For what it’s worth, I’d expect the locomotive to have a healthy head of steam going if they were trying to avoid getting shot at. Dunno if those things can build up pressure quickly when someone sees enemy air coming down on them.
Also, the P-40s and P-51s carried more or less the same armament: Six .50 caliber machine guns (actually, at various points in their careers, they both shared the same gun arrangements too: 2/2/2 in the wings and nose, and 3/3 in the wings). Did some poking about, and it seems that when they sank the destroyer/torpedo boat, the pilots were flying a P-47 Thunderbolt, the spiritual ancestor to the A-10 Thunderbolt II.
Wasn’t really looking to turn this into an in-depth debate of the movie (loved it) or George Lucas (I’ve enjoyed most of what he’s produced, even if it wasn’t exactly Casablanca). I figure there’s already threads floating around here for that (the Red Tails one, like I said, has been pretty much dormant for a few weeks).
Now, what if the plane and train were both on treadmills?

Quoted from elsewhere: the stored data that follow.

[src/design/lflt_pkg.sv]
package lflt_pkg;

   localparam int KEY_W   = 32;
   localparam int TIME_W  = 32;
   localparam int COUNT_W = 8;
   localparam int REQ_W   = 2;
   localparam int CSR_IDX_W = 1;
   localparam int CSR_DATA_W = 32;
   localparam int REQ_DATA_W = 64;
   localparam int RSP_DATA_W = 40;

   localparam logic [REQ_W-1:0] REQ_FAIL    = 2'd0;
   localparam logic [REQ_W-1:0] REQ_SUCCESS = 2'd1;

   localparam logic [CSR_IDX_W-1:0] CSR_MAX_FAILURES = 1'd0;
   localparam logic [CSR_IDX_W-1:0] CSR_LOCKOUT_MS   = 1'd1;

   localparam logic [COUNT_W-1:0] COUNT_CAP        = 8'hFF;
   localparam logic [COUNT_W-1:0] MAX_FAILURES_RST = 8'd5;
   localparam logic [TIME_W-1:0]  LOCKOUT_MS_RST   = 32'd300000;

   typedef enum logic [2:0] {
      ST_IDLE,
      ST_SCAN,
      ST_DRAIN,
      ST_UPDATE,
      ST_FINISH
   } lflt_state_type;

   typedef struct packed {
      logic load;
      logic scan_rd;
      logic upd;
      logic fin;
   } lflt_cmd_type;

   typedef struct packed {
      logic scan_last;
      logic out_busy;
   } lflt_sts_type;

   typedef struct packed {
      logic [KEY_W-1:0]   key;
      logic [TIME_W-1:0]  last_seen;
      logic [COUNT_W-1:0] fail_count;
      logic [TIME_W-1:0]  lock_until;
   } lflt_entry_type;

endpackage

[src/design/lflt_ctrl.sv]
module lflt_ctrl
   import lflt_pkg::*;
(
   input  logic         clock,
   input  logic         reset,
   input  logic         req_tvalid,
   output logic         req_tready,
   input  lflt_sts_type sts,
   output lflt_cmd_type cmd
);

   lflt_state_type state_ff;
   lflt_state_type state_in;

   always_comb begin
      state_in = state_ff;
      unique case (state_ff)
         ST_IDLE: begin
            if (req_tvalid) state_in = ST_SCAN;
         end
         ST_SCAN: begin
            if (sts.scan_last) state_in = ST_DRAIN;
         end
         ST_DRAIN:  state_in = ST_UPDATE;
         ST_UPDATE: state_in = ST_FINISH;
         ST_FINISH: begin
            if (!sts.out_busy) state_in = ST_IDLE;
         end
         default:   state_in = ST_IDLE;
      endcase
   end

   always_comb begin
      cmd        = '0;
      req_tready = 1'b0;
      unique case (state_ff)
         ST_IDLE: begin
            req_tready = 1'b1;
            cmd.load   = req_tvalid;
         end
         ST_SCAN:   cmd.scan_rd = 1'b1;
         ST_DRAIN:  cmd = '0;
         ST_UPDATE: cmd.upd = 1'b1;
         ST_FINISH: cmd.fin = !sts.out_busy;
         default:   cmd = '0;
      endcase
   end

   always_ff @(posedge clock) begin
      if (reset) begin
         state_ff <= ST_IDLE;
      end else begin
         state_ff <= state_in;
      end
   end

endmodule

[src/design/lflt_dp.sv]
module lflt_dp
   import lflt_pkg::*;
#(
   parameter int NUM_SLOTS = 8
)
(
   input  logic                  clock,
   input  logic                  reset,
   input  logic                  csr_we,
   input  logic [CSR_IDX_W-1:0]  csr_addr,
   input  logic [CSR_DATA_W-1:0] csr_wdata,
   input  logic [REQ_W-1:0]      req_type,
   input  logic [KEY_W-1:0]      client_key,
   input  logic [TIME_W-1:0]     now_ms,
   input  logic                  rsp_tready,
   output logic                  rsp_tvalid,
   output logic                  out_is_locked,
   output logic [TIME_W-1:0]     out_remaining_ms,
   output logic                  out_tracked,
   input  lflt_cmd_type          cmd,
   output lflt_sts_type          sts
);

   localparam int IDX_W = (NUM_SLOTS > 1) ? $clog2(NUM_SLOTS) : 1;

   lflt_entry_type slot_mem [NUM_SLOTS];
   lflt_entry_type rd_data_ff;

   logic [COUNT_W-1:0] max_fail_ff;
   logic [TIME_W-1:0]  lockout_ff;

   logic [REQ_W-1:0]  req_type_ff;
   logic [KEY_W-1:0]  key_ff;
   logic [TIME_W-1:0] now_ff;

   logic [NUM_SLOTS-1:0] valid_ff;
   logic [IDX_W-1:0]     rd_idx_ff;
   logic [IDX_W-1:0]     rd_idx_in;
   logic                 ev_vld_ff;
   logic [IDX_W-1:0]     ev_idx_ff;

   logic               hit_ff, hit_in;
   logic [IDX_W-1:0]   hit_idx_ff, hit_idx_in;
   logic [COUNT_W-1:0] hit_fc_ff, hit_fc_in;
   logic [TIME_W-1:0]  hit_lu_ff, hit_lu_in;
   logic               free_ff, free_in;
   logic [IDX_W-1:0]   free_idx_ff, free_idx_in;
   logic               of_ff, of_in;
   logic [IDX_W-1:0]   of_idx_ff, of_idx_in;
   logic [TIME_W-1:0]  of_ls_ff, of_ls_in;
   logic               oa_ff, oa_in;
   logic [IDX_W-1:0]   oa_idx_ff, oa_idx_in;
   logic [TIME_W-1:0]  oa_ls_ff, oa_ls_in;

   logic ev_v;
   logic ev_la;

   logic               wr_en_ff, wr_en_in;
   logic [IDX_W-1:0]   wr_idx_ff, wr_idx_in;
   logic [COUNT_W-1:0] new_fc_ff, new_fc_in;
   logic [TIME_W-1:0]  new_lu_ff, new_lu_in;
   logic               trk_ff, trk_in;

   logic [IDX_W-1:0]   sel_idx;
   logic [COUNT_W-1:0] base_fc;
   logic [TIME_W-1:0]  base_lu;
   logic               base_la;
   logic [COUNT_W-1:0] fc_clr;
   logic [COUNT_W-1:0] fc_inc;
   logic [TIME_W-1:0]  lock_sum;

   logic               rsp_vld_ff, rsp_vld_in;
   logic               locked_in;
   logic [TIME_W-1:0]  remain_in;
   logic               locked_ff;
   logic [TIME_W-1:0]  remain_ff;
   logic               tracked_ff;

   assign sts.scan_last = (rd_idx_ff == IDX_W'(NUM_SLOTS - 1));
   assign sts.out_busy  = rsp_vld_ff && !rsp_tready;

   always_ff @(posedge clock) begin
      if (reset) begin
         max_fail_ff <= MAX_FAILURES_RST;
         lockout_ff  <= LOCKOUT_MS_RST;
      end else if (csr_we) begin
         unique case (csr_addr)
            CSR_MAX_FAILURES: max_fail_ff <= csr_wdata[COUNT_W-1:0];
            CSR_LOCKOUT_MS:   lockout_ff  <= csr_wdata[TIME_W-1:0];
            default:          lockout_ff  <= lockout_ff;
         endcase
      end
   end

   always_ff @(posedge clock) begin
      if (cmd.load) begin
         req_type_ff <= req_type;
         key_ff      <= client_key;
         now_ff      <= now_ms;
      end
   end

   always_ff @(posedge clock) begin
      if (cmd.fin && wr_en_ff) begin
         slot_mem[wr_idx_ff] <= '{key: key_ff, last_seen: now_ff,
                                  fail_count: new_fc_ff, lock_until: new_lu_ff};
      end
      rd_data_ff <= slot_mem[rd_idx_ff];
   end

   assign rd_idx_in = cmd.load ? '0 : (cmd.scan_rd ? rd_idx_ff + 1'b1 : rd_idx_ff);

   assign ev_v  = valid_ff[ev_idx_ff];
   assign ev_la = (rd_data_ff.lock_until != '0) && (now_ff < rd_data_ff.lock_until);

   always_comb begin
      hit_in      = hit_ff;
      hit_idx_in  = hit_idx_ff;
      hit_fc_in   = hit_fc_ff;
      hit_lu_in   = hit_lu_ff;
      free_in     = free_ff;
      free_idx_in = free_idx_ff;
      of_in       = of_ff;
      of_idx_in   = of_idx_ff;
      of_ls_in    = of_ls_ff;
      oa_in       = oa_ff;
      oa_idx_in   = oa_idx_ff;
      oa_ls_in    = oa_ls_ff;
      if (cmd.load) begin
         hit_in  = 1'b0;
         free_in = 1'b0;
         of_in   = 1'b0;
         oa_in   = 1'b0;
      end else if (ev_vld_ff) begin
         if (ev_v && !hit_ff && rd_data_ff.key == key_ff) begin
            hit_in     = 1'b1;
            hit_idx_in = ev_idx_ff;
            hit_fc_in  = rd_data_ff.fail_count;
            hit_lu_in  = rd_data_ff.lock_until;
         end
         if (!ev_v && !free_ff) begin
            free_in     = 1'b1;
            free_idx_in = ev_idx_ff;
         end
         if (ev_v && !ev_la && (!of_ff || rd_data_ff.last_seen < of_ls_ff)) begin
            of_in     = 1'b1;
            of_idx_in = ev_idx_ff;
            of_ls_in  = rd_data_ff.last_seen;
         end
         if (ev_v && (!oa_ff || rd_data_ff.last_seen < oa_ls_ff)) begin
            oa_in     = 1'b1;
            oa_idx_in = ev_idx_ff;
            oa_ls_in  = rd_data_ff.last_seen;
         end
      end
   end

   always_comb begin
      priority if (hit_ff) sel_idx = hit_idx_ff;
      else if (free_ff)    sel_idx = free_idx_ff;
      else if (of_ff)      sel_idx = of_idx_ff;
      else                 sel_idx = oa_idx_ff;
   end

   assign base_fc  = hit_ff ? hit_fc_ff : '0;
   assign base_lu  = hit_ff ? hit_lu_ff : '0;
   assign base_la  = (base_lu != '0) && (now_ff < base_lu);
   assign fc_clr   = (base_lu != '0) ? '0 : base_fc;
   assign fc_inc   = (fc_clr != COUNT_CAP) ? fc_clr + 1'b1 : fc_clr;
   assign lock_sum = now_ff + lockout_ff;

   always_comb begin
      wr_en_in  = 1'b0;
      wr_idx_in = hit_idx_ff;
      trk_in    = hit_ff;
      new_fc_in = base_fc;
      new_lu_in = base_lu;
      unique case (req_type_ff)
         REQ_FAIL: begin
            wr_en_in  = 1'b1;
            wr_idx_in = sel_idx;
            trk_in    = 1'b1;
            if (!base_la) begin
               new_fc_in = fc_inc;
               new_lu_in = (fc_inc >= max_fail_ff) ? lock_sum : '0;
            end
         end
         REQ_SUCCESS: begin
            wr_en_in = hit_ff;
            if (!base_la) begin
               new_fc_in = '0;
               new_lu_in = '0;
            end
         end
         default: begin
            wr_en_in = 1'b0;
         end
      endcase
   end

   assign locked_in  = (new_lu_ff != '0) && (now_ff < new_lu_ff);
   assign remain_in  = locked_in ? new_lu_ff - now_ff : '0;
   assign rsp_vld_in = cmd.fin ? 1'b1 : (rsp_tready ? 1'b0 : rsp_vld_ff);

   always_ff @(posedge clock) begin
      if (cmd.upd) begin
         wr_idx_ff <= wr_idx_in;
         new_fc_ff <= new_fc_in;
         new_lu_ff <= new_lu_in;
      end
      if (cmd.fin) begin
         locked_ff  <= locked_in;
         remain_ff  <= remain_in;
         tracked_ff <= trk_ff;
      end
      hit_idx_ff  <= hit_idx_in;
      hit_fc_ff   <= hit_fc_in;
      hit_lu_ff   <= hit_lu_in;
      free_idx_ff <= free_idx_in;
      of_idx_ff   <= of_idx_in;
      of_ls_ff    <= of_ls_in;
      oa_idx_ff   <= oa_idx_in;
      oa_ls_ff    <= oa_ls_in;
      ev_idx_ff   <= rd_idx_ff;
   end

   always_ff @(posedge clock) begin
      if (reset) begin
         valid_ff   <= '0;
         rd_idx_ff  <= '0;
         ev_vld_ff  <= 1'b0;
         hit_ff     <= 1'b0;
         free_ff    <= 1'b0;
         of_ff      <= 1'b0;
         oa_ff      <= 1'b0;
         wr_en_ff   <= 1'b0;
         trk_ff     <= 1'b0;
         rsp_vld_ff <= 1'b0;
      end else begin
         if (cmd.fin && wr_en_ff) begin
            valid_ff[wr_idx_ff] <= 1'b1;
         end
         rd_idx_ff  <= rd_idx_in;
         ev_vld_ff  <= cmd.scan_rd;
         hit_ff     <= hit_in;
         free_ff    <= free_in;
         of_ff      <= of_in;
         oa_ff      <= oa_in;
         if (cmd.upd) begin
            wr_en_ff <= wr_en_in;
            trk_ff   <= trk_in;
         end
         rsp_vld_ff <= rsp_vld_in;
      end
   end

   assign rsp_tvalid       = rsp_vld_ff;
   assign out_is_locked    = locked_ff;
   assign out_remaining_ms = remain_ff;
   assign out_tracked      = tracked_ff;

   // A result is only produced into an empty or draining output register.
   assert property (@(posedge clock) disable iff (reset)
      cmd.fin |-> !(rsp_vld_ff && !rsp_tready))
      else $error("result overwrote a pending transfer");

   assert property (@(posedge clock) disable iff (reset)
      cmd.fin |=> rsp_vld_ff)
      else $error("finished item did not raise rsp_tvalid");

   // A recorded failure always leaves the key in the table.
   assert property (@(posedge clock) disable iff (reset)
      cmd.fin && req_type_ff == REQ_FAIL |=> tracked_ff)
      else $error("failure left key untracked");

   assert property (@(posedge clock) disable iff (reset)
      rsp_vld_ff && locked_ff |-> tracked_ff && remain_ff != '0)
      else $error("locked result inconsistent");

endmodule

[src/design/login_failure_lockout_table.sv]
// Per-client login failure tracker with lockout over a table of NUM_SLOTS entries.
// Each request on req_ (failure, success or query) is scanned against every slot
// one entry per cycle through the single read port of the slot memory, and the
// next transfer is accepted only once the item has passed the scan, drain,
// update and finish states. The result waits in an output register, so the
// next request is accepted and scanned while it is still pending. An item stays
// in its last cycle until that register has been emptied or is being emptied,
// and only then does the block accept another request. Configuration writes on
// csr_ take effect at once and should be made while no request is in progress;
// no clearing pass is needed after reset.
module login_failure_lockout_table
   import lflt_pkg::*;
#(
   parameter int NUM_SLOTS = 8
)
(
   input  logic                  clock,
   input  logic                  reset,
   input  logic                  csr_we,
   input  logic [CSR_IDX_W-1:0]  csr_addr,
   input  logic [CSR_DATA_W-1:0] csr_wdata,
   input  logic                  req_tvalid,
   output logic                  req_tready,
   input  logic [REQ_DATA_W-1:0] req_tdata,   // client_key[31:0], now_ms[63:32]
   input  logic [REQ_W-1:0]      req_tuser,   // req_type[1:0]
   output logic                  rsp_tvalid,
   input  logic                  rsp_tready,
   output logic [RSP_DATA_W-1:0] rsp_tdata    // is_locked[0], remaining_ms[32:1],
                                              // tracked[33], zero[39:34]
);

   lflt_cmd_type      cmd;
   lflt_sts_type      sts;
   logic              out_is_locked;
   logic [TIME_W-1:0] out_remaining_ms;
   logic              out_tracked;

   lflt_ctrl u_ctrl (
      .clock      (clock),
      .reset      (reset),
      .req_tvalid (req_tvalid),
      .req_tready (req_tready),
      .sts        (sts),
      .cmd        (cmd)
   );

   lflt_dp #(
      .NUM_SLOTS (NUM_SLOTS)
   ) u_dp (
      .clock            (clock),
      .reset            (reset),
      .csr_we           (csr_we),
      .csr_addr         (csr_addr),
      .csr_wdata        (csr_wdata),
      .req_type         (req_tuser),
      .client_key       (req_tdata[KEY_W-1:0]),
      .now_ms           (req_tdata[KEY_W +: TIME_W]),
      .rsp_tready       (rsp_tready),
      .rsp_tvalid       (rsp_tvalid),
      .out_is_locked    (out_is_locked),
      .out_remaining_ms (out_remaining_ms),
      .out_tracked      (out_tracked),
      .cmd              (cmd),
      .sts              (sts)
   );

   assign rsp_tdata = {{(RSP_DATA_W - TIME_W - 2){1'b0}}, out_tracked,
                       out_remaining_ms, out_is_locked};

endmodule
[config.mk]
export PLATFORM = sky130hd
export DESIGN_NAME = login_failure_lockout_table
export DESIGN_NICKNAME = d
export VERILOG_FILES = /design/src/design/lflt_pkg.sv /design/src/design/lflt_ctrl.sv /design/src/design/lflt_dp.sv /design/src/design/login_failure_lockout_table.sv
export SDC_FILE = /design/constraint.sdc
export NUM_CORES = 2
export LEC_CHECK = 0
export ABC_CLOCK_PERIOD_IN_PS = 15200
export BUFFER_PORTS_ARGS = -buffer_cell sky130_fd_sc_hd__buf_2
export CAP_MARGIN = 20
export CORE_ASPECT_RATIO = 0.7
export CORE_MARGIN = 2
export CORE_UTILIZATION = 30
export CTS_CLUSTER_SIZE = 20
export DETAILED_ROUTE_END_ITERATION = 8
export MAX_ROUTING_LAYER = met4
export PLACE_DENSITY = 0.43
export SYNTH_ARGS = -nofsm -noshare
export SYNTH_HDL_FRONTEND = slang
export SYNTH_SLANG_ARGS = --single-unit
export TNS_END_PERCENT = 20
[constraint.sdc]
create_clock -name clock -period 15.2 [get_ports clock]
set_input_delay 2.28 -clock clock [delete_from_list [all_inputs] [get_ports clock]]
set_output_delay 2.28 -clock clock [all_outputs]
set_load 0.01 [all_outputs]
==> summary.md <==
| Metric | Value |
|---|---|
| Most used cell, CP | `buf_4` |
| Worst path slowest cell | `nor2_4` |
| Compound-Gate Fraction of Synth Area | `0.0487` |
| GRT Total Usage | `0.166` |
| Longest Clk Path Bufs | `3` |
| Net Sw Frac | `0.224` |
| Core area | `171000 um2` |
| Vias in the first global route | `27.3k` |
| R2R Path Start | `u_dp.hit_lu_ff[9]$_DFFE_PP_` |
| Final worst setup slack | `9.81 ns` |
| Clock sink count | `1260` |
| Synthesized instance count | `3024` |
| Final Hold Slack | `0.406 ns` |
| Mapped Area | `51400 um2` |
| Drt pass-1 iters | `5` |
| Top cell type's share of synthesized area | `0.637` |
| Antenna violations before repair | `16` |
| Hold Buf Count CTS | `0` |
| Die area | `175000 um2` |
| Area Growth Syn to Fin | `15.7%` |
| Final setup vio count | `0` |
| DRC Markers | `0` |
| DR top layer | `met4` |
| Post-placement cell count | `5383` |
| Post-route ant nets | `0` |
| Via density | `4.82` |
| Cell taking the most area after synthesis | `edfxtp_1` |
| Internal | `5.81 mW` |
| IO buf count | `139` |
| Clock power frac | `0.437` |
| CTS Buf Count | `133` |
| Vias | `27.2k` |
| CTS root buf | `clkbuf_16` |
| Peak Freq | `185 MHz` |
| Finished Layout Cells | `5634` |
| Hold Path End | `u_dp.hit_fc_ff[4]$_DFFE_PP_` |
| Arr. time, crit path | `5.77 ns` |
| Adder-cell share of the synthesized area | `0.0490` |
| Clk slew on worst S/H paths | `0.06 ns` |
| Crit-path leading delay family | `buffers and inverters` |
| Switching pwr | `1.67 mW` |
| XOR/XNOR Fraction of Synth Area | `0.0152` |
| Logic pwr share | `0.051` |
| Mapped Avg Cell Area | `17.0 um2` |
| Clk_lat worst skew | `0.78 ns` |
| Io pins | `146` |
| DPL Wire Length | `90.8 mm` |
| WL met1 | `70.1 mm` |
| Slew HR | `0.240` |
| Largest net degree at the start of global routing | `154` |
| Die H | `350 um` |
| DR iter-0 viols | `2458` |
| CTS tree | `built` |
| Final net count | `3565` |
| Flop2flop setup slack | `10.18 ns` |
| Fin crit share | `0.355` |
| Setup TNS | `0 ns` |
| Yosys reg bits | `1260` |
| Max Cap Viol | `0` |
| H-tree depth | `4` |
| Worst-Margin Slew | `1.14 ns` |
| Part of the Yosys area used for sequential elements | `0.703` |
| Ranking of synthesized cells by area | `edfxtp_1 64%, mux4_2 9.2%, dfxtp_1 6.6%, ha_1 4.8%, mux2_2 2.3%` |
| Worst slack, placed | `8.91 ns` |
| Post-synthesis mux area share | `0.116` |
| Worst IR Drop VDD | `0.0841 mV` |
| Seq pwr share | `0.512` |
| R2R Path End | `u_dp.new_lu_ff[8]$_DFFE_PP_` |
| WP buf/inv | `4` |
| First-pass GRT wire length | `203 mm` |
| Largest family of logic cells by synthesized area | `multiplexers` |
| Worst min path class | `flop to flop` |
| Layout cells sized above 1 | `0.223` |
| Post-CTS Resized | `0` |
| Crit Path Class | `primary input to flop` |
| Most common cell after layout, fill and taps aside | `edfxtp_1` |
| Final Hold Vio Count | `0` |
| # Post-CTS Setup Buffers | `0` |
| Cell depth of the worst min-delay path | `0` |
| Cells along the critical path | `buf_2 > nor2b_1 > nor2_4 > buf_4 > nand3b_1 > nor2_4 > buf_4 > buf_4` |
| Clk_skew | `0.0414 ns` |
| Starting density of the core | `0.301` |
| Power per Cell Area | `126 nW/um2` |
| Startpoint class of the critical path | `primary input` |
| Routed WL | `141 mm` |
| YS warnings | `0` |
| Worst path max stage delay | `0.81 ns` |
| Synth Flop Type | `edfxtp_1` |
| Metal3 WL | `7.10 mm` |
| Post-synth ARST share | `0` |
| Crit. End Element | `flop` |
| Met2 wire length | `60.2 mm` |
| Simple-gate area share of the yosys netlist | `0.0478` |
| # fillers | `16.2k` |
| Worst EP required | `15.58 ns` |
| Hold_sp | `u_dp.rd_data_ff[36]$_DFF_P_` |
| Row cnt | `127` |
| Most frequent cells in the layout | `1091 x edfxtp_1, 210 x mux4_2, 198 x ha_1` |
| Post-synth EDFFs | `1091` |
| Total global routing overflow | `0` |
| RSZ-0062 raised after global routing | `false` |
| RePlAce Congestion | `0.801` |
| Die X | `499 um` |
| Avg WL per Cell | `25.0 um` |
| CP Max Fanout | `45` |
| Fin. max-slew vios | `0` |
| Number of cells on the worst reg-to-reg path | `20` |
| Synth cell types | `71` |
| Leak | `20.1 nW` |
| Status | `complete, no violations` |
| Tmin final | `5.39 ns` |
cells in the mapped netlist (all sizes together), types with 11 or more instances:
| cell | number |
|---|---|
| edfxtp | 1091 |
| mux4 | 210 |
| ha | 198 |
| nand2 | 188 |
| dfxtp | 169 |
| inv | 152 |
| a21oi | 130 |
| nor2 | 115 |
| mux2 | 107 |
| o21ai | 69 |
| clkbuf | 67 |
| xor2 | 54 |
| a21o | 48 |
| nand4 | 39 |
| a22o | 37 |
| nor4 | 36 |
| buf | 35 |
| xnor2 | 35 |
| nand3 | 27 |
| nor3 | 26 |
| nand2b | 20 |
| nor2b | 20 |
| a211oi | 18 |
| nand3b | 12 |
| o21a | 11 |
routing by layer:
metal	global-route usage	up-vias
met5	-	-
met4	0.0474	0
met3	0.0302	199
met2	0.234	674
met1	0.242	13987
li1	-	12303
metrics by stage:
stage | power (mW) | utilization | area, um2
after floorplan | 4.13 | - | 51400
after global placement | 4.30 | 0.323 | 55100
after detailed placement | 4.29 | 0.323 | 55100
after CTS | 7.59 | 0.348 | 59400
after global routing | 7.77 | 0.348 | 59400
final | 7.48 | 0.348 | 59400
worst max path at each step:
stage / depth (start not counted) / from / endpoint
after detailed placement: 8 / rsp_tready / u_dp.slot_mem[6][27]$_DFFE_PP_
after global routing: 8 / rsp_tready / u_dp.slot_mem[4][9]$_DFFE_PP_
after floorplan: 4 / rsp_tready / u_dp.slot_mem[1][0]$_DFFE_PP_
after CTS: 8 / rsp_tready / u_dp.slot_mem[6][47]$_DFFE_PP_
after global placement: 8 / rsp_tready / u_dp.slot_mem[6][21]$_DFFE_PP_
final: 8 / rsp_tready / u_dp.slot_mem[6][8]$_DFFE_PP_
registers in the layout (all words and copies together) (netlist names), 8 cells and up:
name	flops
u_dp.hit_fc_ff	8
u_dp.hit_lu_ff	32
u_dp.key_ff	32
u_dp.lockout_ff	32
u_dp.max_fail_ff	8
u_dp.new_fc_ff	8
u_dp.new_lu_ff	32
u_dp.now_ff	32
u_dp.oa_ls_ff	32
u_dp.of_ls_ff	32
u_dp.out_remaining_ms	32
u_dp.rd_data_ff	104
u_dp.slot_mem	832
u_dp.valid_ff	8
power by group through the flow:
stage	Clock, mW	Sequential, mW	Combinational (mW)
after floorplan	0	3.88	0.248
after global placement	0	3.91	0.387
after detailed placement	0	3.91	0.384
after CTS	3.37	3.84	0.388
after global routing	3.51	3.84	0.423
final	3.27	3.84	0.381
cell type report:
| class | count | area (um2) | share of cell area |
|---|---|---|---|
| timing repair buffer | 199 | 1180 | 0.0198 |
| inverter | 152 | 571 | 0.00960 |
| clock buffer | 182 | 3710 | 0.0624 |
| tap | 2257 | 2820 | 0.0475 |
| sequential | 1260 | 36200 | 0.608 |
| clock inverter | 65 | 629 | 0.0106 |
| antenna | 4 | 10.0 | 0.000168 |
| multi-input combinational | 1515 | 14400 | 0.242 |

As long as we are on the subject, for comparison here is a superb fighter-attack-on-a-train from John Frankenheimer’s The Train (1964), which, IMHO, beats the Red Tails sequence for drama in just about every way. Sorry about the less-than-stellar image quality.
I am surprised. So surprised I did some digging. All the references I found confirm fire tube. It seems to me that it would be impractical to build such large boilers as fire tube requiring a huge pressure vessel. Water tube boilers can use small pipes easy to build to withstand high pressures. The large outer shell can then be relatively flimsy only needing to withstand the heat of the fire.
So I doubt the locomotive boilers were overbuilt enough to take multiple 50 cal punctures.
I agree. They used a REAL airplane and a REAL train in the visual depiction of an event. I have absolutely nothing against CGI but if it doesn’t fool my senses then it takes me out of the movie and ruins it.
I was going to nitpick by saying that this is not a correct usage of the word “superheated”, and then I googled and discovered that it actually is. So a little ignorance has been fought and defeated.
Confusingly, this means that a liquid in a pressure vessel, below its saturation temperature but above its “normal” atmospheric boiling point, may simultaneously be described as superheated and subcooled.